[Provided material — start]
--- src/rtl/qawd_pkg.sv ---
package qawd_pkg;

  // Fault codes reported in status bits [1:0]
  typedef enum logic [1:0] {
    FLT_NONE  = 2'd0,
    FLT_EARLY = 2'd1,
    FLT_LATE  = 2'd2,
    FLT_WRONG = 2'd3
  } fault_e;

  localparam int          Q_W       = 4;
  localparam int          ANS_W     = 8;
  localparam int          ERR_W     = 3;
  localparam logic [3:0]  Q_INIT    = 4'h1;
  localparam logic [7:0]  ANS_MASK  = 8'hA5;

  localparam logic [1:0]  ADDR_QUESTION = 2'd0;
  localparam logic [1:0]  ADDR_ANSWER   = 2'd1;
  localparam logic [1:0]  ADDR_STATUS   = 2'd2;

  // Answer the host must return for question q
  function automatic logic [ANS_W-1:0] expected_answer(input logic [Q_W-1:0] q);
    return {q, ~q} ^ ANS_MASK;
  endfunction

  // One step of the 4-bit maximal-length question sequence
  function automatic logic [Q_W-1:0] question_step(input logic [Q_W-1:0] q);
    return {q[2:0], q[3] ^ q[2]};
  endfunction

endpackage

--- src/rtl/qawd_window_timer.sv ---
module qawd_window_timer #(
  parameter int CNT_W = 8
) (
  input  logic             clk,
  input  logic             rst_n,
  input  logic             clr,
  input  logic [CNT_W-1:0] cfg_closed_len,
  input  logic [CNT_W-1:0] cfg_open_len,
  input  logic             ans_wr,
  output logic             phase_open,
  output logic             ev_early,
  output logic             ev_late,
  output logic             ev_answered
);

  logic [CNT_W-1:0] cnt;
  logic [CNT_W-1:0] last_closed;
  logic [CNT_W-1:0] last_open;
  logic             at_end;

  // A zero length behaves as a one-cycle phase
  assign last_closed = (cfg_closed_len == '0) ? '0 : cfg_closed_len - CNT_W'(1);
  assign last_open   = (cfg_open_len   == '0) ? '0 : cfg_open_len   - CNT_W'(1);
  assign at_end      = (cnt == (phase_open ? last_open : last_closed));

  assign ev_early    = ans_wr && !phase_open;
  assign ev_answered = ans_wr && phase_open;
  assign ev_late     = phase_open && at_end && !ans_wr;

  always_ff @(posedge clk) begin
    if (!rst_n || clr) begin
      phase_open <= 1'b0;
      cnt        <= '0;
    end else if (ev_early) begin
      cnt        <= '0;
    end else if (ev_answered || ev_late) begin
      phase_open <= 1'b0;
      cnt        <= '0;
    end else if (at_end) begin
      phase_open <= 1'b1;
      cnt        <= '0;
    end else begin
      cnt        <= cnt + CNT_W'(1);
    end
  end

  AST_EARLY_RESTARTS: assert property (@(posedge clk) disable iff (!rst_n) (ev_early && !clr) |=> (!phase_open && cnt == '0));
  AST_LATE_RESTARTS: assert property (@(posedge clk) disable iff (!rst_n) (ev_late && !clr) |=> (!phase_open && cnt == '0));
  AST_ANSWER_CLOSES: assert property (@(posedge clk) disable iff (!rst_n) (ev_answered && !clr) |=> !phase_open);
  AST_OPENS_AFTER_CLOSED: assert property (@(posedge clk) disable iff (!rst_n) (!phase_open && at_end && !ans_wr && !clr) |=> phase_open);

endmodule

--- src/rtl/qawd_question_gen.sv ---
module qawd_question_gen
  import qawd_pkg::*;
(
  input  logic           clk,
  input  logic           rst_n,
  input  logic           clr,
  input  logic           adv,
  output logic [Q_W-1:0] question
);

  always_ff @(posedge clk) begin
    if (!rst_n || clr) begin
      question <= Q_INIT;
    end else if (adv) begin
      question <= question_step(question);
    end
  end

  AST_Q_HOLD: assert property (@(posedge clk) disable iff (!rst_n) (!adv && !clr) |=> $stable(question));
  AST_Q_NONZERO: assert property (@(posedge clk) disable iff (!rst_n) question != '0);

endmodule

--- src/rtl/qawd_fault_ctrl.sv ---
module qawd_fault_ctrl
  import qawd_pkg::*;
#(
  parameter int RST_LEN = 16
) (
  input  logic             clk,
  input  logic             rst_n,
  input  logic             ev_early,
  input  logic             ev_late,
  input  logic             ev_wrong,
  input  logic             ev_good,
  input  logic [ERR_W-1:0] cfg_err_limit,
  output logic [ERR_W-1:0] err_cnt,
  output fault_e           last_fault,
  output logic             trip,
  output logic             host_rst
);

  localparam int PW = $clog2(RST_LEN + 1) + 1;

  logic [PW-1:0]    pulse_cnt;
  logic [ERR_W-1:0] cnt_inc;
  logic [ERR_W-1:0] limit_eff;
  logic             any_fault;

  assign any_fault = ev_early || ev_late || ev_wrong;
  assign cnt_inc   = (err_cnt == '1) ? err_cnt : err_cnt + ERR_W'(1);
  assign limit_eff = (cfg_err_limit == '0) ? ERR_W'(1) : cfg_err_limit;
  assign trip      = any_fault && (cnt_inc >= limit_eff);
  assign host_rst  = (pulse_cnt != '0);

  always_ff @(posedge clk) begin
    if (!rst_n) begin
      err_cnt   <= '0;
      pulse_cnt <= '0;
    end else if (trip) begin
      err_cnt   <= '0;
      pulse_cnt <= PW'(RST_LEN);
    end else if (host_rst) begin
      err_cnt   <= '0;
      pulse_cnt <= pulse_cnt - PW'(1);
    end else if (any_fault) begin
      err_cnt   <= cnt_inc;
    end else if (ev_good && err_cnt != '0) begin
      err_cnt   <= err_cnt - ERR_W'(1);
    end
  end

  // The last fault type survives the watchdog reset pulse
  always_ff @(posedge clk) begin
    if (!rst_n) begin
      last_fault <= FLT_NONE;
    end else if (ev_early) begin
      last_fault <= FLT_EARLY;
    end else if (ev_late) begin
      last_fault <= FLT_LATE;
    end else if (ev_wrong) begin
      last_fault <= FLT_WRONG;
    end
  end

  // Length of the current high stretch of host_rst, for the width check
  logic [PW-1:0] hi_len;
  always_ff @(posedge clk) begin
    if (!rst_n) begin
      hi_len <= '0;
    end else if (host_rst) begin
      hi_len <= hi_len + PW'(1);
    end else begin
      hi_len <= '0;
    end
  end

  AST_ONE_EVENT: assert property (@(posedge clk) disable iff (!rst_n) $onehot0({ev_early, ev_late, ev_wrong, ev_good}));
  AST_FAULT_INC: assert property (@(posedge clk) disable iff (!rst_n) (any_fault && !trip && !host_rst) |=> err_cnt == $past(err_cnt) + ERR_W'(1));
  AST_GOOD_DEC: assert property (@(posedge clk) disable iff (!rst_n) (ev_good && err_cnt != '0 && !host_rst) |=> err_cnt == $past(err_cnt) - ERR_W'(1));
  AST_GOOD_FLOOR: assert property (@(posedge clk) disable iff (!rst_n) (ev_good && err_cnt == '0 && !host_rst) |=> err_cnt == '0);
  AST_TRIP_PULSE: assert property (@(posedge clk) disable iff (!rst_n) trip |=> host_rst);
  AST_RST_MAX: assert property (@(posedge clk) disable iff (!rst_n) hi_len <= PW'(RST_LEN));
  AST_RST_WIDTH: assert property (@(posedge clk) disable iff (!rst_n) $fell(host_rst) |-> hi_len == PW'(RST_LEN));
  AST_QUIET_IN_RST: assert property (@(posedge clk) disable iff (!rst_n) host_rst |-> !(any_fault || ev_good));

endmodule

--- src/rtl/qawd_top.sv ---
module qawd_top
  import qawd_pkg::*;
#(
  parameter int CNT_W   = 8,
  parameter int RST_LEN = 16
) (
  input  logic             clk,
  input  logic             rst_n,
  input  logic [CNT_W-1:0] cfg_closed_len,
  input  logic [CNT_W-1:0] cfg_open_len,
  input  logic [2:0]       cfg_err_limit,
  input  logic             wr_en,
  input  logic [1:0]       wr_addr,
  input  logic [7:0]       wr_data,
  input  logic [1:0]       rd_addr,
  output logic [7:0]       rd_data,
  output logic             host_rst
);

  // Named internal events, kept visible for the assertions
  logic             ans_wr;
  logic             phase_open;
  logic             ev_early;
  logic             ev_late;
  logic             ev_answered;
  logic             ev_good;
  logic             ev_wrong;
  logic             trip;
  logic             hold;
  logic [Q_W-1:0]   question;
  logic [ERR_W-1:0] err_cnt;
  fault_e           last_fault;

  assign ans_wr   = wr_en && (wr_addr == ADDR_ANSWER) && !host_rst;
  assign ev_good  = ev_answered && (wr_data == expected_answer(question));
  assign ev_wrong = ev_answered && !ev_good;
  assign hold     = trip || host_rst;

  qawd_window_timer #(.CNT_W(CNT_W)) u_timer (
    .clk            (clk),
    .rst_n          (rst_n),
    .clr            (hold),
    .cfg_closed_len (cfg_closed_len),
    .cfg_open_len   (cfg_open_len),
    .ans_wr         (ans_wr),
    .phase_open     (phase_open),
    .ev_early       (ev_early),
    .ev_late        (ev_late),
    .ev_answered    (ev_answered)
  );

  qawd_question_gen u_qgen (
    .clk      (clk),
    .rst_n    (rst_n),
    .clr      (hold),
    .adv      (ev_good),
    .question (question)
  );

  qawd_fault_ctrl #(.RST_LEN(RST_LEN)) u_fault (
    .clk           (clk),
    .rst_n         (rst_n),
    .ev_early      (ev_early),
    .ev_late       (ev_late),
    .ev_wrong      (ev_wrong),
    .ev_good       (ev_good),
    .cfg_err_limit (cfg_err_limit),
    .err_cnt       (err_cnt),
    .last_fault    (last_fault),
    .trip          (trip),
    .host_rst      (host_rst)
  );

  always_comb begin
    case (rd_addr)
      ADDR_QUESTION: rd_data = {4'h0, question};
      ADDR_STATUS:   rd_data = {2'b00, phase_open, err_cnt, last_fault};
      default:       rd_data = 8'h00;
    endcase
  end

  AST_GOOD_ADVANCES: assert property (@(posedge clk) disable iff (!rst_n) (ev_good && !hold) |=> question == question_step($past(question)));
  AST_EARLY_KEEPS_Q: assert property (@(posedge clk) disable iff (!rst_n) (ev_early && !hold) |=> $stable(question));
  AST_RST_BLOCKS_WR: assert property (@(posedge clk) disable iff (!rst_n) host_rst |-> !ans_wr);
  AST_POST_PULSE: assert property (@(posedge clk) disable iff (!rst_n) $fell(host_rst) |-> (question == Q_INIT && err_cnt == '0 && !phase_open));

endmodule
[Provided material — finish]
Work task: Within the lines above, find those holding the word "fell" and copy them.

Result of this exercise:
  AST_RST_WIDTH: assert property (@(posedge clk) disable iff (!rst_n) $fell(host_rst) |-> hi_len == PW'(RST_LEN));
  AST_POST_PULSE: assert property (@(posedge clk) disable iff (!rst_n) $fell(host_rst) |-> (question == Q_INIT && err_cnt == '0 && !phase_open));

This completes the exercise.